# [Task item]
Reproduce, exactly and in full, only the lines below from the one containing "- Of build 38" through the one containing "- Compared to".

Data extract Start Marker

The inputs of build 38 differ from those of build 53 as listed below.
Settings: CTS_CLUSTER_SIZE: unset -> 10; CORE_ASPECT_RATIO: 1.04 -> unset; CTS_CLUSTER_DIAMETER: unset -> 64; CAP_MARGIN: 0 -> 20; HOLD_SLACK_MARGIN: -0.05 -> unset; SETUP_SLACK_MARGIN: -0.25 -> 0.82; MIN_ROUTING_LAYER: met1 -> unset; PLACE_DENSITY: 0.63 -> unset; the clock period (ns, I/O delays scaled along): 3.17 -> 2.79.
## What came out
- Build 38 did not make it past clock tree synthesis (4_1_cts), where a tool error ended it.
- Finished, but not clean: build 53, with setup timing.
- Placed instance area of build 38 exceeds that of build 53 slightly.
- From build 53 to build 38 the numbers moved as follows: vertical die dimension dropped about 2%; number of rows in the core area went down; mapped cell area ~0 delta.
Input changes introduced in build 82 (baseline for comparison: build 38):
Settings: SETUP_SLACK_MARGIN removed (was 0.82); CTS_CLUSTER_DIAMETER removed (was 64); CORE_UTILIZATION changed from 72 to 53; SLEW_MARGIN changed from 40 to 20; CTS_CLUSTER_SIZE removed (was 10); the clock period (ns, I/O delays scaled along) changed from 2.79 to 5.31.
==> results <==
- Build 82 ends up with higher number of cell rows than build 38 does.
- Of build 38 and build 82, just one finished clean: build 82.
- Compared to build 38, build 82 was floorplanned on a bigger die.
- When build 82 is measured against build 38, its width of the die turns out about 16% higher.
--- flow/constraint.sdc ---
create_clock -name core_clock -period 5.53 [get_ports {clk}]
set_input_delay 1.1060 -clock core_clock [delete_from_list [all_inputs] [get_ports {clk}]]
set_output_delay 1.1060 -clock core_clock [all_outputs]
set_load 0.01 [all_outputs]
--- flow/design.v ---
module pmi_ram_dp #(
  parameter pmi_wr_addr_depth = 256,
  parameter pmi_wr_addr_width = 8,
  parameter pmi_wr_data_width = 8,
  parameter pmi_rd_addr_depth = 256,
  parameter pmi_rd_addr_width = 8,
  parameter pmi_rd_data_width = 8,
  parameter pmi_regmode       = "reg",
  parameter pmi_resetmode     = "async",
  parameter pmi_family        = "common"
) (
  input  [pmi_wr_data_width-1:0] Data,
  input  [pmi_wr_addr_width-1:0] WrAddress,
  input  [pmi_rd_addr_width-1:0] RdAddress,
  input                          WrClock,
  input                          RdClock,
  input                          WrClockEn,
  input                          RdClockEn,
  input                          WE,
  input                          Reset,
  output reg [pmi_rd_data_width-1:0] Q
);
  localparam AW = $clog2(pmi_wr_addr_depth);
  reg [pmi_wr_data_width-1:0] mem [0:pmi_wr_addr_depth-1];
  reg [AW-1:0] rd_addr_q;
  always @(posedge WrClock)
    if (WrClockEn && WE)
      mem[WrAddress[AW-1:0]] <= Data;
  always @(posedge RdClock or posedge Reset)
    if (Reset) begin
      rd_addr_q <= 'd0;
      Q         <= 'd0;
    end else if (RdClockEn) begin
      rd_addr_q <= RdAddress[AW-1:0];
      Q         <= mem[rd_addr_q];
    end
endmodule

Data extract End Marker

# [Answer below]
- Of build 38 and build 82, just one finished clean: build 82.
- Compared to build 38, build 82 was floorplanned on a bigger die.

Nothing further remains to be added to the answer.